Task to carry out: All lines from the one containing "clkbuf_1 9, nand3b_1 5, o21ai_0 35, o21ai_2 6" down to the one containing "after global routing: cfg_buf_end[1]", both ends included, are to be given again exactly; omit the rest of the listing below.

Data to process:
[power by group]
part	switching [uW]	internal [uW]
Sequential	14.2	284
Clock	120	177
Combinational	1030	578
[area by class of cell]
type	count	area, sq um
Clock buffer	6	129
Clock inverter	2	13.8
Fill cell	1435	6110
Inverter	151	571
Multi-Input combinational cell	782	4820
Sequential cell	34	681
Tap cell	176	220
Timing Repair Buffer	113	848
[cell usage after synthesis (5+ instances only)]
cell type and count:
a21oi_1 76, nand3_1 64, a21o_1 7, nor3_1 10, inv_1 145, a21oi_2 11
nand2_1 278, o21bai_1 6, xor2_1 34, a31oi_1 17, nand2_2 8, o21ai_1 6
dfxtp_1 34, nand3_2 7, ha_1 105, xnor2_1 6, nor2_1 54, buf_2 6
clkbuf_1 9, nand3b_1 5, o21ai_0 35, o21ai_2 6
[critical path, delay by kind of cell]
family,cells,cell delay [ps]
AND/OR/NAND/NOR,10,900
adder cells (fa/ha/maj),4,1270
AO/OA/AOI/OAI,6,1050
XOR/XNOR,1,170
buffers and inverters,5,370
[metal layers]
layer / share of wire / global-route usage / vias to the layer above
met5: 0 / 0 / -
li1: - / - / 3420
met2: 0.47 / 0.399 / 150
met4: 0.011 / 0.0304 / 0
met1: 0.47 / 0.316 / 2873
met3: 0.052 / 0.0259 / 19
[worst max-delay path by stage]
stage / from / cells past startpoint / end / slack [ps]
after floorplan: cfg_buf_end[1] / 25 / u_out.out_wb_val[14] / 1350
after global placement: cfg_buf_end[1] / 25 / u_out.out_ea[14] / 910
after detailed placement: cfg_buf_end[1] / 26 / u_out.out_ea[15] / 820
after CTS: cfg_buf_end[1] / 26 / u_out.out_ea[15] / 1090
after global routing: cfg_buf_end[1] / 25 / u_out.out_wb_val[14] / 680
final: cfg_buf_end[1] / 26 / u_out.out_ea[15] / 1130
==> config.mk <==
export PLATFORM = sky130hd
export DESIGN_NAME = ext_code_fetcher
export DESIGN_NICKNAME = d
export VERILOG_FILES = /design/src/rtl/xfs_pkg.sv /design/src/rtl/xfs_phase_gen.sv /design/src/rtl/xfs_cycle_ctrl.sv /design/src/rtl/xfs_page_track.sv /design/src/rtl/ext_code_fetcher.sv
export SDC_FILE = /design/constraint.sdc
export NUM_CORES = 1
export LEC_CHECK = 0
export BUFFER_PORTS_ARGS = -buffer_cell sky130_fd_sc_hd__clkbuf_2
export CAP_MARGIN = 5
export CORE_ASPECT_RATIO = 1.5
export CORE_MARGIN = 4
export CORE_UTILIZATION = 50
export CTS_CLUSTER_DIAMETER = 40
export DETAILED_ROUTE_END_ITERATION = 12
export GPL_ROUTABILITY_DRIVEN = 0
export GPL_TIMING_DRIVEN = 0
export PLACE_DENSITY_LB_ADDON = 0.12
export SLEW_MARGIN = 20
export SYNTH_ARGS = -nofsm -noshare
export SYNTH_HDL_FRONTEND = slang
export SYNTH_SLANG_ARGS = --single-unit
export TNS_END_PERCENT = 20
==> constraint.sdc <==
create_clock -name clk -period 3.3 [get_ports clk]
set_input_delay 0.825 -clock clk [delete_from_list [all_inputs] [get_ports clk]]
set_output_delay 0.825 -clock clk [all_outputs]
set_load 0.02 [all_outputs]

Solution:
clkbuf_1 9, nand3b_1 5, o21ai_0 35, o21ai_2 6
[critical path, delay by kind of cell]
family,cells,cell delay [ps]
AND/OR/NAND/NOR,10,900
adder cells (fa/ha/maj),4,1270
AO/OA/AOI/OAI,6,1050
XOR/XNOR,1,170
buffers and inverters,5,370
[metal layers]
layer / share of wire / global-route usage / vias to the layer above
met5: 0 / 0 / -
li1: - / - / 3420
met2: 0.47 / 0.399 / 150
met4: 0.011 / 0.0304 / 0
met1: 0.47 / 0.316 / 2873
met3: 0.052 / 0.0259 / 19
[worst max-delay path by stage]
stage / from / cells past startpoint / end / slack [ps]
after floorplan: cfg_buf_end[1] / 25 / u_out.out_wb_val[14] / 1350
after global placement: cfg_buf_end[1] / 25 / u_out.out_ea[14] / 910
after detailed placement: cfg_buf_end[1] / 26 / u_out.out_ea[15] / 820
after CTS: cfg_buf_end[1] / 26 / u_out.out_ea[15] / 1090
after global routing: cfg_buf_end[1] / 25 / u_out.out_wb_val[14] / 680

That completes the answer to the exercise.